Chapter 94 - Proper Instruction

Chapter 94 - Proper Instruction

Daggertongue watched my shock and horror with undisguised amusement. I reached for the poker to try and fish the volume from the coals, but the elven work was gone.

I turned and scowled at Daggertongue. He merely swilled his wine and tapped his forehead. “If I wanted that knowledge outside of here and in the world at large I’d have liberated it myself. Or reproduced it. As a fact I’ve taken pains to ensure that very thing doesn’t happen, and here I find my own lackey out trying to sell these secrets to anyone with a handful of coins. There’s value in being the only one to know a thing, Darcent of Stitch Alley.”
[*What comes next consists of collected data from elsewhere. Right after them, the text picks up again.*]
<file path="src/rtl/fp_mult_sched.sv">
// rtl/fp_mult_sched.sv - round-robin sharing of one pipelined fp multiplier between NREQ requesters
module fp_mult_sched #(
  parameter int NREQ = 4,
  parameter int LAT  = 2
) (
  input  logic                 clk,
  input  logic                 rst,
  input  logic [NREQ-1:0]      req_valid,
  output logic [NREQ-1:0]      req_ready,
  input  logic [32*NREQ-1:0]   req_a,
  input  logic [32*NREQ-1:0]   req_b,
  output logic [31:0]          mult_a,
  output logic [31:0]          mult_b,
  input  logic [31:0]          mult_z,
  input  logic [7:0]           mult_status,
  output logic [NREQ-1:0]      rsp_valid,
  output logic [31:0]          rsp_z,
  output logic [7:0]           rsp_status,
  output logic                 busy,
  output logic [15:0]          issue_count
);

  localparam int IW    = (NREQ > 1) ? $clog2(NREQ) : 1;
  localparam int DEPTH = LAT + 1;

  logic [IW-1:0]     ptr_q, ptr_d;
  logic [IW-1:0]     gnt_idx;
  logic              gnt_found;
  logic              hs;
  int                gnt_int;
  int                gnt_off;
  logic [2*NREQ-1:0] valid_rot;
  logic [31:0]       sel_a, sel_b;
  logic [31:0]       mult_a_q, mult_b_q;
  logic [15:0]       issue_cnt_q;
  logic [DEPTH-1:0]  tag_v_q;
  logic [IW-1:0]     tag_o_q [DEPTH];

  // Rotate the request vector so that offset 0 is the pointer position.
  always_comb begin
    valid_rot = {req_valid, req_valid} >> ptr_q;
    gnt_found = 1'b0;
    gnt_off   = 0;
    for (int k = 0; k < NREQ; k++) begin
      if (!gnt_found && valid_rot[k]) begin
        gnt_found = 1'b1;
        gnt_off   = k;
      end
    end
    gnt_int = int'(ptr_q) + gnt_off;
    if (gnt_int >= NREQ) gnt_int = gnt_int - NREQ;
    gnt_idx = IW'(gnt_int);
    hs      = gnt_found && !rst;
  end

  always_comb begin
    req_ready = '0;
    sel_a     = '0;
    sel_b     = '0;
    for (int i = 0; i < NREQ; i++) begin
      req_ready[i] = hs && (gnt_int == i);
      if (gnt_int == i) begin
        sel_a = req_a[32*i +: 32];
        sel_b = req_b[32*i +: 32];
      end
    end
  end

  always_comb begin
    ptr_d = ptr_q;
    if (hs) ptr_d = (gnt_int == NREQ - 1) ? '0 : IW'(gnt_int + 1);
  end

  always_ff @(posedge clk) begin
    if (rst) begin
      ptr_q       <= '0;
      mult_a_q    <= '0;
      mult_b_q    <= '0;
      issue_cnt_q <= '0;
      tag_v_q     <= '0;
    end else begin
      ptr_q   <= ptr_d;
      tag_v_q <= {tag_v_q[DEPTH-2:0], hs};
      if (hs) begin
        mult_a_q    <= sel_a;
        mult_b_q    <= sel_b;
        issue_cnt_q <= issue_cnt_q + 16'd1;
      end
    end
  end

  // Owner indices need no reset: they are only decoded under their valid bit.
  always_ff @(posedge clk) begin
    tag_o_q[0] <= gnt_idx;
    for (int s = 1; s < DEPTH; s++) tag_o_q[s] <= tag_o_q[s-1];
  end

  always_comb begin
    rsp_valid = '0;
    for (int i = 0; i < NREQ; i++)
      rsp_valid[i] = tag_v_q[DEPTH-1] && (int'(tag_o_q[DEPTH-1]) == i);
  end

  assign mult_a      = mult_a_q;
  assign mult_b      = mult_b_q;
  assign rsp_z       = mult_z;
  assign rsp_status  = mult_status;
  assign busy        = |tag_v_q;
  assign issue_count = issue_cnt_q;

endmodule

</file>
My blood ran cold. “How do you know who I am?”

He leaned forward. “That’s not all I know. Tell me, boy, what is it you see burning above my brow?”

Alkazarian.

“Nothing.”

A cruel smile crept across the elf’s face. “A poor liar. I know who and what you are.”

Name yourself.

“And it’s not the chosen one,” said Daggertongue. I sputtered. Daggertongue pouted out his lower lip. “Or did Margot Bethane’s visit put you in a mind that you were someone who mattered? I told her as much. That it was pointless. That you were not useful—not yet, anyway. She chose to visit you regardless and it proved her undoing." He took a sip of his wine. "Useless without proper instruction, in any case. Oh, what’s the matter, child, devil got your tongue?”

I said nothing. But Daggertongue didn’t need my words. He had a deck full of demons, and he fanned his cards for a quick reading, before nodding.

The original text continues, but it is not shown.